• _Collected data_
Segment Open
File: config.mk
export PLATFORM = sky130hd
export DESIGN_NAME = sah_top
export DESIGN_NICKNAME = d
export VERILOG_FILES = /design/src/sah_pkg.sv /design/src/sah_sync.sv /design/src/sah_top.sv
export VERILOG_INCLUDE_DIRS = /design/src
export SDC_FILE = /design/constraint.sdc
export NUM_CORES = 1
export LEC_CHECK = 0
export BUFFER_PORTS_ARGS = -buffer_cell sky130_fd_sc_hd__buf_2
export CORE_AREA = 2 2 221 223
export DETAILED_ROUTE_END_ITERATION = 12
export DIE_AREA = 0 0 223 225
export GPL_ROUTABILITY_DRIVEN = 0
export PLACE_DENSITY = 0.71
export SLEW_MARGIN = 20
export SYNTH_ARGS = -nofsm -noshare
export SYNTH_HDL_FRONTEND = slang
export SYNTH_HIERARCHICAL = 1
export SYNTH_SLANG_ARGS = --single-unit
File: constraint.sdc
create_clock -name ref_clk -period 14.8 [get_ports ref_clk]
set_input_delay 0.74 -clock ref_clk [delete_from_list [all_inputs] [get_ports ref_clk]]
set_output_delay 0.74 -clock ref_clk [all_outputs]
set_load 0.02 [all_outputs]
File: src/sah_defs.svh
`ifndef SAH_DEFS_SVH
`define SAH_DEFS_SVH
// register byte offsets
`define SAH_OFS_CTRL 8'h00
`define SAH_OFS_CFG 8'h04
`define SAH_OFS_SPEED 8'h08
`define SAH_OFS_START_STOP_FREQUENCY 8'h0c
`define SAH_OFS_JOG 8'h10
`define SAH_OFS_SCALE 8'h14
`define SAH_OFS_PRESET 8'h18
`define SAH_OFS_RP_VAL 8'h1c
`define SAH_OFS_CMD 8'h20
`define SAH_OFS_STATUS 8'h24
`define SAH_OFS_POS 8'h28
`define SAH_OFS_IRQ_ST 8'h2c
`define SAH_OFS_IRQ_MASK 8'h30
`define SAH_OFS_FREQ 8'h34
// output object bit positions
`define SAH_BIT_BRAKE 13
`define SAH_BIT_BOOST 14
// config fields
`define SAH_CFG_AUTO_BOOST 0
`define SAH_CFG_INV_BOOST 1
`define SAH_CFG_AUTO_BRAKE 2
`define SAH_CFG_INV_BRAKE 3
`define SAH_CFG_EVT_EN 4
`define SAH_CFG_MANUAL 5
`define SAH_CFG_HOME_LSB 8
`define SAH_CFG_TASK_LSB 16
// command codes
`define SAH_INSTR_HOME 8'h0e
`define SAH_CMD_HOME_BIT 0
`define SAH_CMD_FORCE_BIT 1
`define SAH_CMD_AUTO_BIT 2
// interrupt bits
`define SAH_IRQ_HOMED 0
`define SAH_IRQ_FORCED 1
// slowest generable frequency in the range
`define SAH_MIN_FREQ 24'h000001
`define SAH_PHASE_NS 100000
`define SAH_PHASE_CYC (`SAH_PHASE_NS / 100)
`endif

File: src/sah_pkg.sv
package sah_pkg;
  typedef enum logic [2:0] {
    SAH_SHORT_POS = 3'h0,
    SAH_SHORT_NEG = 3'h1,
    SAH_LONG_POS = 3'h2,
    SAH_LONG_NEG = 3'h3,
    SAH_LIMIT_POS = 3'h4,
    SAH_LIMIT_NEG = 3'h5
  } sah_home_e;
  typedef enum logic [3:0] {
    SAH_IDLE = 4'b0001,
    SAH_SEEK = 4'b0010,
    SAH_FINAL = 4'b0100,
    SAH_DONE = 4'b1000
  } sah_state_e;
  typedef struct packed {
    logic cam;
    logic limit_pos;
    logic limit_neg;
  } sah_sense_s;
  typedef struct packed {
    logic moving;
    logic ramping;
  } sah_motion_s;
endpackage

File: src/sah_sync.sv
`timescale 1ns/1ps
// two-flop synchroniser, one per bit
module sah_sync #(
  parameter int W = 3
) (
  input wire logic ref_clk,
  input wire logic rst_n,
  input wire logic [W-1:0] d,
  output logic [W-1:0] q
);
  logic [W-1:0] s1_q;

  // first stage feeds only the second
  always_ff @(posedge ref_clk or negedge rst_n) begin
    if (!rst_n) begin
      s1_q <= '0;
      q <= '0;
    end else begin
      s1_q <= d;
      q <= s1_q;
    end
  end
endmodule

File: src/sah_top.sv
// Local design decisions: the register offsets and the AXI4-Lite register port.
`timescale 1ns/1ps
`include "sah_defs.svh"
module sah_top (
  input wire logic ref_clk,
  input wire logic rst_n,
  input wire logic [7:0] s_axi_awaddr,
  input wire logic s_axi_awvalid,
  output logic s_axi_awready,
  input wire logic [31:0] s_axi_wdata,
  input wire logic [3:0] s_axi_wstrb,
  input wire logic s_axi_wvalid,
  output logic s_axi_wready,
  output logic [1:0] s_axi_bresp,
  output logic s_axi_bvalid,
  input wire logic s_axi_bready,
  input wire logic [7:0] s_axi_araddr,
  input wire logic s_axi_arvalid,
  output logic s_axi_arready,
  output logic [31:0] s_axi_rdata,
  output logic [1:0] s_axi_rresp,
  output logic s_axi_rvalid,
  input wire logic s_axi_rready,
  input wire sah_pkg::sah_sense_s sense,
  input wire sah_pkg::sah_motion_s motion,
  output logic boost_out,
  output logic brake_out,
  output logic move_req,
  output logic move_dir,
  output logic [23:0] move_freq,
  output logic event_req,
  output logic [6:0] event_task,
  output logic irq
);
  import sah_pkg::*;

  logic [15:0] ctrl_q;
  logic [31:0] cfg_q;
  logic [23:0] speed_q, ss_q, jog_q;
  logic [7:0] scale_q;
  logic [31:0] preset_q, rp_val_q, pos_q;
  logic [1:0] irq_st_q, irq_mask_q;
  logic referenced_q;
  sah_state_e state_q;
  sah_sense_s sense_s;
  sah_home_e htype;
  logic aw_q, w_q;
  logic [7:0] awaddr_q;
  logic [31:0] wdata_q;
  logic [3:0] wstrb_q;
  logic wr_go, home_go, force_go, cam_hit, edge_seen;
  logic [31:0] wmask, rdata_d;
  logic [23:0] approach, final_f, ss_eff;
  logic [31:0] scaled;
  logic [1:0] irq_set;

  sah_sync #(.W(3)) u_sync (
    .ref_clk(ref_clk),
    .rst_n(rst_n),
    .d(sense),
    .q(sense_s)
  );

  // write channel: address and data taken in either order
  assign wr_go = aw_q && w_q && !s_axi_bvalid;
  always_ff @(posedge ref_clk or negedge rst_n) begin
    if (!rst_n) begin
      aw_q <= 1'b0;
      w_q <= 1'b0;
      awaddr_q <= 8'h00;
      wdata_q <= 32'h0;
      wstrb_q <= 4'h0;
      s_axi_awready <= 1'b0;
      s_axi_wready <= 1'b0;
      s_axi_bvalid <= 1'b0;
      s_axi_bresp <= 2'h0;
    end else begin
      s_axi_awready <= !aw_q && !s_axi_awready && s_axi_awvalid;
      s_axi_wready <= !w_q && !s_axi_wready && s_axi_wvalid;
      if (s_axi_awvalid && s_axi_awready) begin
        aw_q <= 1'b1;
        awaddr_q <= s_axi_awaddr;
      end
      if (s_axi_wvalid && s_axi_wready) begin
        w_q <= 1'b1;
        wdata_q <= s_axi_wdata;
        wstrb_q <= s_axi_wstrb;
      end
      if (wr_go) begin
        aw_q <= 1'b0;
        w_q <= 1'b0;
        s_axi_bvalid <= 1'b1;
        s_axi_bresp <= (awaddr_q > `SAH_OFS_FREQ || awaddr_q[1:0] != 2'h0) ? 2'h2 : 2'h0;
      end else if (s_axi_bready) begin
        s_axi_bvalid <= 1'b0;
      end
    end
  end

  // byte-enable mask
  for (genvar i = 0; i < 4; i++) begin : g_mask
    assign wmask[i*8 +: 8] = {8{wstrb_q[i]}};
  end

  // configuration and data registers
  always_ff @(posedge ref_clk or negedge rst_n) begin
    if (!rst_n) begin
      ctrl_q <= 16'h0;
      cfg_q <= 32'h0;
      speed_q <= 24'h0;
      ss_q <= 24'h0;
      jog_q <= 24'h0;
      scale_q <= 8'h64;
      preset_q <= 32'h0;
      rp_val_q <= 32'h0;
      irq_mask_q <= 2'h0;
    end else if (wr_go) begin
      unique case (awaddr_q)
        `SAH_OFS_CTRL: ctrl_q <= (wdata_q[15:0] & wmask[15:0]) | (ctrl_q & ~wmask[15:0]);
        `SAH_OFS_CFG: cfg_q <= (wdata_q & wmask) | (cfg_q & ~wmask);
        `SAH_OFS_SPEED: speed_q <= wdata_q[23:0];
        `SAH_OFS_START_STOP_FREQUENCY: ss_q <= wdata_q[23:0];
        `SAH_OFS_JOG: jog_q <= wdata_q[23:0];
        `SAH_OFS_SCALE: scale_q <= wdata_q[7:0];
        `SAH_OFS_PRESET: preset_q <= wdata_q;
        `SAH_OFS_RP_VAL: rp_val_q <= wdata_q;
        `SAH_OFS_IRQ_MASK: irq_mask_q <= wdata_q[1:0];
        default: ;
      endcase
    end
  end

  // command register: instruction 14 (auto) or manual home command
  assign home_go = wr_go && awaddr_q == `SAH_OFS_CMD && state_q == SAH_IDLE &&
    (cfg_q[`SAH_CFG_MANUAL] ? wdata_q[`SAH_CMD_HOME_BIT]
                            : (wdata_q[`SAH_CMD_AUTO_BIT] && wdata_q[15:8] == `SAH_INSTR_HOME));
  assign force_go = wr_go && awaddr_q == `SAH_OFS_CMD && state_q == SAH_IDLE &&
    wdata_q[`SAH_CMD_FORCE_BIT];
  assign htype = sah_home_e'(cfg_q[`SAH_CFG_HOME_LSB +: 3]);

  // speed selection
  always_comb begin
    scaled = (cfg_q[`SAH_CFG_MANUAL] ? {8'h0, jog_q} : {8'h0, speed_q}) * {24'h0, scale_q};
    approach = scaled[30:7]; // scale factor 128 is unity
    ss_eff = (ss_q == 24'h0) ? `SAH_MIN_FREQ : ss_q;
    final_f = (htype == SAH_SHORT_POS) ? approach : ss_eff;
  end

  // reference detector per variant
  always_comb begin
    unique case (htype)
      SAH_LIMIT_POS: cam_hit = sense_s.limit_pos;
      SAH_LIMIT_NEG: cam_hit = sense_s.limit_neg;
      default: cam_hit = sense_s.cam;
    endcase
    edge_seen = (state_q == SAH_SEEK) ? cam_hit : !cam_hit;
  end

  // homing sequence: seek detector at approach speed, leave it at final speed
  always_ff @(posedge ref_clk or negedge rst_n) begin
    if (!rst_n) begin
      state_q <= SAH_IDLE;
      move_req <= 1'b0;
      move_dir <= 1'b0;
      move_freq <= 24'h0;
    end else begin
      unique case (state_q)
        SAH_IDLE: begin
          move_req <= 1'b0;
          if (home_go) begin
            state_q <= SAH_SEEK;
            move_req <= 1'b1;
            move_dir <= !htype[0];
            move_freq <= approach;
          end
        end
        SAH_SEEK: begin
          if (edge_seen) begin
            state_q <= SAH_FINAL;
            move_dir <= htype[0];
            move_freq <= final_f;
          end
        end
        SAH_FINAL: begin
          if (edge_seen) begin
            state_q <= SAH_DONE;
            move_req <= 1'b0;
          end
        end
        SAH_DONE: state_q <= SAH_IDLE;
      endcase
    end
  end

  // position and referenced flag
  always_ff @(posedge ref_clk or negedge rst_n) begin
    if (!rst_n) begin
      pos_q <= 32'h0;
      referenced_q <= 1'b0;
    end else if (force_go) begin
      pos_q <= preset_q;
      referenced_q <= 1'b1;
    end else if (state_q == SAH_DONE) begin
      pos_q <= rp_val_q;
      referenced_q <= 1'b1;
    end
  end

  // auxiliary outputs: program bit always effective, auto adds motion state
  always_ff @(posedge ref_clk or negedge rst_n) begin
    if (!rst_n) begin
      boost_out <= 1'b0;
      brake_out <= 1'b1;
    end else begin
      boost_out <= (ctrl_q[`SAH_BIT_BOOST] ||
        (cfg_q[`SAH_CFG_AUTO_BOOST] && motion.ramping)) ^ cfg_q[`SAH_CFG_INV_BOOST];
      brake_out <= !(ctrl_q[`SAH_BIT_BRAKE] ||
        (cfg_q[`SAH_CFG_AUTO_BRAKE] && !motion.moving)) ^ cfg_q[`SAH_CFG_INV_BRAKE];
    end
  end

  // event task binding, pulse on each completed reference
  always_ff @(posedge ref_clk or negedge rst_n) begin
    if (!rst_n) begin
      event_req <= 1'b0;
      event_task <= 7'h0;
    end else begin
      event_task <= cfg_q[`SAH_CFG_TASK_LSB +: 7];
      event_req <= cfg_q[`SAH_CFG_EVT_EN] && (state_q == SAH_DONE || force_go);
    end
  end

  // sticky interrupts, set wins over write-one clear
  assign irq_set = {force_go, state_q == SAH_DONE};
  always_ff @(posedge ref_clk or negedge rst_n) begin
    if (!rst_n) begin
      irq_st_q <= 2'h0;
      irq <= 1'b0;
    end else begin
      if (wr_go && awaddr_q == `SAH_OFS_IRQ_ST) begin
        irq_st_q <= (irq_st_q & ~wdata_q[1:0]) | irq_set;
      end else begin
        irq_st_q <= irq_st_q | irq_set;
      end
      irq <= |(irq_st_q & irq_mask_q);
    end
  end

  // read mux
  always_comb begin
    unique case (s_axi_araddr)
      `SAH_OFS_CTRL: rdata_d = {16'h0, ctrl_q};
      `SAH_OFS_CFG: rdata_d = cfg_q;
      `SAH_OFS_SPEED: rdata_d = {8'h0, speed_q};
      `SAH_OFS_START_STOP_FREQUENCY: rdata_d = {8'h0, ss_q};
      `SAH_OFS_JOG: rdata_d = {8'h0, jog_q};
      `SAH_OFS_SCALE: rdata_d = {24'h0, scale_q};
      `SAH_OFS_PRESET: rdata_d = preset_q;
      `SAH_OFS_RP_VAL: rdata_d = rp_val_q;
      `SAH_OFS_STATUS: rdata_d = {23'h0, sense_s, referenced_q, state_q, 1'b0};
      `SAH_OFS_POS: rdata_d = pos_q;
      `SAH_OFS_IRQ_ST: rdata_d = {30'h0, irq_st_q};
      `SAH_OFS_IRQ_MASK: rdata_d = {30'h0, irq_mask_q};
      `SAH_OFS_FREQ: rdata_d = {8'h0, move_freq};
      default: rdata_d = 32'h0;
    endcase
  end

  // read channel: one cycle to accept, data next
  always_ff @(posedge ref_clk or negedge rst_n) begin
    if (!rst_n) begin
      s_axi_arready <= 1'b0;
      s_axi_rvalid <= 1'b0;
      s_axi_rdata <= 32'h0;
      s_axi_rresp <= 2'h0;
    end else begin
      s_axi_arready <= s_axi_arvalid && !s_axi_arready && !s_axi_rvalid;
      if (s_axi_arvalid && s_axi_arready) begin
        s_axi_rvalid <= 1'b1;
        s_axi_rdata <= rdata_d;
        s_axi_rresp <= (s_axi_araddr > `SAH_OFS_FREQ || s_axi_araddr[1:0] != 2'h0) ? 2'h2 : 2'h0;
      end else if (s_axi_rready) begin
        s_axi_rvalid <= 1'b0;
      end
    end
  end
endmodule

==> PnR_summary.wiki, run 1 <==
{| class="wikitable"
! Metric !! Value
|-
| CP Max Fanout || 24
|-
| Sequential share of the synthesized area || between 40% and 50%
|-
| Pin count of the biggest net entering global routing || 171
|-
| Utilization after layout || between 40 and 50%
|-
| Post-route setup TNS || 0 ns
|-
| Fmax achieved || roughly 160 MHz
|-
| Starting Density || between 40% and 50%
|-
| Antenna violation net count after detailed routing || 0
|-
| CTS hold repair buffers || 0
|-
| Row count || 80
|-
| Fraction of registers with async set/reset || 100%
|-
| Share of the synthesized area in compound gates (AO/OA/AOI/OAI) || between 10% and 20%
|-
| Antenna violations before repair || 1
|-
| Post-synthesis share of cell area spent on full adders, half adders and majority gates || ~15%
|-
| Simple-gate area share of the yosys netlist || approximately an eighth
|-
| Met2 track utilization from global routing || approximately 40%
|-
| CP Launch Type || register
|-
| Die height || 225 µm
|-
| Flip-flop and latch count after synthesis || roughly 360
|-
| Xor and xnor area share after synthesis || 1.03%
|-
| Highest-count cells in the layout ignoring fill and taps || sky130_fd_sc_hd__dfrtp_1 (356), sky130_fd_sc_hd__mux2_2 (246), sky130_fd_sc_hd__nand2_1 (173), sky130_fd_sc_hd__buf_2 (138), sky130_fd_sc_hd__fa_1 (130)
|-
| I/O pin total || between 100 and 150
|-
| Hold Fails Final Rpt || 0
|-
| Syn-to-layout area delta || 11.5%
|-
| Outcome || complete, no violations
|-
| Main combinational cell family by area after synthesis || adder cells
|-
| Layer with the highest usage || met2
|-
| Diode insertion count for antenna repair || 0
|-
| Port Buffers || 139
|-
| Proportion of synthesized area in mux cells || between 10% and 20%
|-
| Fraction of the cycle the final worst path needs || 42.3%
|-
| Endpoints failing setup || 0
|-
| Violation count after the first detailed-route iteration || roughly 1500
|-
| Clock Tree Buf Depth || 3
|-
| DRC violation count after routing || 0
|-
| Slowest stage cell, crit path || sky130_fd_sc_hd__mux2i_1
|-
| Number of global-route vias before repair || around 17000
|-
| Average size of a mapped cell || around 11 µm²
|-
| Setup repair after global routing missed its margin || false
|-
| Count of buffer and inverter cells on the critical path || 3
|-
| Met3 GRT Util || around 4.2%
|-
| Fraction of layout cells with a size suffix above 1 || 24.2%
|-
| Peak supply drop || between 0.0001 and 0.00015 V
|-
| Horizontal die dimension || 223 µm
|-
| Worst setup path class || reg -> reg
|-
| CTS H-tree depth || 2
|-
| Final HPWL from detailed placement || around 41 mm
|-
| Vias/cell || between 6 and 7
|-
| Worst Skew || 0.0189 ns
|-
| Number of cells upsized or downsized after cts || 0
|-
| Cell Area, Synth || 21300 µm²
|-
| Cell family with most CP delay || adder cells
|-
| Met1 demand-to-capacity share in global routing || 31.3%
|-
| Tmin final || roughly 6.3 ns
|-
| Slew at the pin with the worst max-slew slack || about 1.2 ns
|-
| Power density over the cells || 131 nW/µm²
|-
| Total cell area at the placement stage || 22600 µm²
|-
| Wire length of the first global-routing pass || 94.0 mm
|-
| Number of warning messages in the yosys log || 6
|-
| Avg WL per Cell || 22.8 µm
|-
| Via total after detailed routing || ~16000
|-
| Grt total ovfl || 0
|-
| Total routing usage reported by global routing || roughly a quarter
|-
| Num CTS Buffers || 36
|-
| Required time of the critical path || roughly 15 ns
|-
| Drt total wl || around 60 mm
|-
| Hold crit path type || in -> async
|-
| Max-slew violation total from the final report || 0
|-
| Leakage component of the power || 11.4 nW
|-
| Clock tree from TritonCTS || done
|-
| Clk Latency, worst-skew pair || ~0.54 ns
|-
| Final net count || about 2200
|-
| Core outline area || ~48000 µm²
|-
| Sinks on Clock Net || about 360
|-
| Count of flip-flops with a built-in enable after synthesis || 0
|-
| First-pass DRT Iterations || 5
|-
| CP Capture Type || register
|-
| Commonest non-fill, non-tap cell in the layout || sky130_fd_sc_hd__dfrtp_1
|-
| CP max stage delay || around 0.75 ns
|-
| # Post-CTS Setup Buffers || 0
|-
| Most numerous cell on the critical path || sky130_fd_sc_hd__fa_1
|-
| Count of unique library cells instantiated by Yosys || 66
|-
| Cells after Synth || between 1500 and 2000
|-
| Number of maximum-capacitance constraint violations || 0
|-
| Post-route cell area || 23800 µm²
|-
| Root Driver || sky130_fd_sc_hd__clkbuf_16
|-
| Ys flop type || sky130_fd_sc_hd__dfrtp_1
|-
| Clock slew at the register clock pins of the worst setup and hold paths || ~0.060 ns
|-
| Filler cells || around 4000
|-
| Max-slew headroom at the worst pin || between 15 and 20%
|-
| Ordered list of cells on the worst path || buf_4 -> mux2i_1 -> nor2b_1 -> fa_1 -> fa_1 -> fa_1 -> inv_1 -> fa_1 -> inv_1 -> ha_1 -> a211oi_1 -> nand2_1 -> nor3_2 -> o21ai_2 -> a41oi_2 -> o21ai_2 -> nor4b_1 -> o32a_1
|-
| Critical path data arrival time || between 6 and 7 ns
|-
| Die Area || about 50000 µm²
|}
==> stage by stage <==
stage | power [mW] | hold WS, ns | cells | worst slack, ns
3_5_place_dp | 2.22 | 0.342 | 2579 | 8.62
3_3_place_gp | 2.19 | 0.335 | 2579 | 8.70
4_1_cts | 3.12 | 0.300 | 2642 | 8.58
2_1_floorplan | 1.87 | 0.331 | 1908 | 9.25
6_report | 3.12 | 0.294 | 2642 | 8.54
5_1_grt | 3.26 | 0.307 | 2642 | 8.22
==> layout make-up <==
class / count / area, µm² / area share, %
multi-input combinational: 1317 / 11500 / 48.2
tap: 615 / 769 / 3.24
clock buffer: 52 / 1040 / 4.39
clock inverter: 11 / 104 / 0.437
sequential: 361 / 9040 / 38.0
inverter: 128 / 480 / 2.02
timing repair buffer: 158 / 861 / 3.62
==> cells by family (layout without fill, tap and decap cells) <==
| family | Yosys count | in the layout |
|---|---|---|
| compound gates | 320 | 320 |
| other cells | 1 | 2 |
| fa+ha+maj | 178 | 178 |
| mux | 269 | 269 |
| xor+xnor | 25 | 25 |
| simple gates | 523 | 523 |
| buf+inv | 230 | 349 |
| flops | 361 | 361 |
==> per-layer routing <==
metal / share of wire (%) / vias to the layer above / wire length, µm
met1: 40 / 8191 / 24100
met3: 7.3 / 143 / 4400
met4: 4.3 / 2 / 2600
met5: 0.022 / - / 13
li1: - / 6841 / -
met2: 48 / 712 / 29100
==> worst paths after layout <==
check / start / to / slack (ns) / depth (start not counted)
min in group ref_clk: sense[1] / u_sync/s1_q[1]$_DFF_PN0_ / 0.31 / 1
hold reg to reg: u_sync/s1_q[2]$_DFF_PN0_ / u_sync/q[2]$_DFF_PN0_ / 0.35 / 0
setup reg to reg: register / move_freq[22]$_DFFE_PN0P_ / 8.54 / 18
max in group asynchronous: rst_n / wdata_q[24]$_DFFE_PN0P_ / 12.35 / 3
hold / removal: rst_n / u_sync/q[0]$_DFF_PN0_ / 0.29 / 1
setup / recovery: register / move_freq[22]$_DFFE_PN0P_ / 8.54 / 18
==> synthesized netlist by cell type, types with 18 or more instances <==
library cell / count / share of area [%]
sky130_fd_sc_hd__nand2b_1: 20 / 0.59
sky130_fd_sc_hd__and2_1: 21 / 0.62
sky130_fd_sc_hd__xnor2_1: 18 / 0.74
sky130_fd_sc_hd__fa_1: 130 / 12
sky130_fd_sc_hd__a31oi_1: 29 / 0.85
sky130_fd_sc_hd__ha_1: 48 / 2.8
sky130_fd_sc_hd__a21oi_1: 46 / 1.1
sky130_fd_sc_hd__inv_1: 128 / 2.3
sky130_fd_sc_hd__a221oi_1: 30 / 1.2
sky130_fd_sc_hd__a22oi_1: 100 / 3.5
sky130_fd_sc_hd__clkbuf_1: 86 / 1.5
sky130_fd_sc_hd__dfrtp_1: 356 / 42
sky130_fd_sc_hd__nand2_1: 174 / 3.1
sky130_fd_sc_hd__nand3_1: 24 / 0.56
sky130_fd_sc_hd__o21ai_0: 28 / 0.66
sky130_fd_sc_hd__mux2i_1: 21 / 0.99
sky130_fd_sc_hd__a22o_1: 21 / 0.86
sky130_fd_sc_hd__mux2_2: 246 / 13
sky130_fd_sc_hd__nor2b_1: 125 / 3.7
sky130_fd_sc_hd__nor2_1: 86 / 1.5
==> report_power, final <==
part,switching [mW],internal (mW)
sequential,0.337,1.21
combinational,0.378,0.290
clock,0.389,0.511
total,1.10,2.01
Power figures use the tool's default switching activity.
==> run 2: changes to the inputs <==
--- a/config.mk
+++ b/config.mk
@@ -11,7 +11,7 @@
 export DETAILED_ROUTE_END_ITERATION = 12
 export DIE_AREA = 0 0 223 225
 export GPL_ROUTABILITY_DRIVEN = 0
-export PLACE_DENSITY = 0.71
+export PLACE_DENSITY = 0.73
 export SLEW_MARGIN = 20
 export SYNTH_ARGS = -nofsm -noshare
 export SYNTH_HDL_FRONTEND = slang
==> constraint.sdc (replaced) <==
create_clock -name ref_clk -period 5.2 [get_ports ref_clk]
set_input_delay 0.26 -clock ref_clk [delete_from_list [all_inputs] [get_ports ref_clk]]
set_output_delay 0.26 -clock ref_clk [all_outputs]
set_load 0.02 [all_outputs]
==> run 2 against run 1 <==
The run now ends with negative setup slack left. Combinational power rose to 3.4 times the previous value. Clock-buffer cell count down 7. Utilization up 5.1 points. Critical path depth up 1. Routed wire length up 5.2%. Sequential power rose to 2.8 times the previous value. First-iteration DRC count up 7.7%. Final area up 10%. Worst hold slack worse by 0.28 ns. Via count up 6.1%. Non-clock buffer count up 175. Clock power rose to 3.2 times the previous value.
Segment Closed
• _Problem requirements_
Where a line in the records above contains the string "group", copy that line.

• _Result_
min in group ref_clk: sense[1] / u_sync/s1_q[1]$_DFF_PN0_ / 0.31 / 1
max in group asynchronous: rst_n / wdata_q[24]$_DFFE_PN0P_ / 12.35 / 3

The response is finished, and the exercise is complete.